Eighth grade: I was doing a history project about the Civil War. I remember that we were doing a video, and we were filming a debate of sorts, and I was playing a Southern plantation owner, I think. We were filming at Rochelle's house, on the other side of Geneva, past Epiphany, on a Friday afternoon. Those of us that were there (I only recall myself, Rochelle (since it was her house), and Christabel being there, but there may have been more) were getting along and had decided that it was time to end the day's filming. Rochelle turned on MTV in her living room as I waited for my dad to pick me up (though I have the sneaking suspicion that my aunt picked me up, but who knows).

There were a variety of late-90s R&B videos playing, and while I think that Dru Hill's "In My Bed" with its then-risque lesbian twist at the end (scandalous for a thirteen-year-old pubescent boy like myself) played at some point, I distinctly remember Erykah Badu's "Next Lifetime" video playing. It was the first time I heard the song, but the video really made an impression on me. I remember mostly the last part of the video, when Erykah and her love object are reborn in "Motherland 20whatever," and they're in this neon tribal makeup and see each other. It's a trippy image, and in a weird way, I haven't watched that video much since then to maintain that feeling of weirdness and wonder that I had when I first saw it.

I really got into the song - and Erykah Badu in general - when I was in my neosoul phase my senior year of high school. There's a really haunting note progression in the background that you don't really notice until you listen to the song cranked super-loud on your headphones on a silent bus trip at 6:30 in the morning, and that progression, which ends on a minor note, embedded itself in my psyche for years, and I didn't really realize it until this past year when I was living in London. I was at work at the horrible shitstorm known as Primark, and I had a habit of playing songs in my head on loop to prevent me from doing something drastic, like shooting somebody or falling asleep, and suddenly that note progression just popped into my head. And I didn't know where the fuck it came from, and it was driving me crazy and I didn't know where it was from until I got home (I was living with Nick at the time) and as I took my shoes off and was about to turn on my laptop to search for the song, it suddenly hit me what it was, and I felt so much better.
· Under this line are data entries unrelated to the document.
**config.mk**
```make
export PLATFORM = sky130hd
export DESIGN_NAME = qam16_symbol_mapper
export DESIGN_NICKNAME = d
export VERILOG_FILES = /design/src/rtl/qam_pkg.sv /design/src/rtl/qam16_gray_lut.sv /design/src/rtl/qam16_symbol_mapper.sv
export SDC_FILE = /design/constraint.sdc
export NUM_CORES = 1
export LEC_CHECK = 0
export ABC_AREA = 1
export BUFFER_PORTS_ARGS = -buffer_cell sky130_fd_sc_hd__buf_2
export CAP_MARGIN = 40
export CORE_ASPECT_RATIO = 0.7
export CORE_MARGIN = 8
export CORE_UTILIZATION = 51
export DETAILED_ROUTE_END_ITERATION = 8
export HOLD_SLACK_MARGIN = 0.05
export PLACE_DENSITY_LB_ADDON = 0.25
export SLEW_MARGIN = 20
export SYNTH_ARGS = -nofsm -noshare
export SYNTH_HDL_FRONTEND = slang
export SYNTH_SLANG_ARGS = --single-unit
export TNS_END_PERCENT = 50
```
**constraint.sdc**
```tcl
create_clock -name clk -period 1.6 [get_ports clk]
set_input_delay 0.16 -clock clk [delete_from_list [all_inputs] [get_ports clk]]
set_output_delay 0.16 -clock clk [all_outputs]
set_load 0.005 [all_outputs]
```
There is a really disconcerting line, however. The song is about the woman refusing to cheat on her current partner with this new guy that she knows she has feelings for, and saying that with any luck, they can reincarnate and have a relationship in another lifetime. It's a beautiful notion, filled with beautiful imagery, such as "Maybe we'll be butterflies" and such, but the line that freaks me out is "I know I'm a lot of woman, but not enough to divide the pie." I understand the point, but I just have this image of Erykah Badu's punany served on a silver platter and sliced up like an apple pie. That's kind of a gross image to spoil an otherwise lovely song.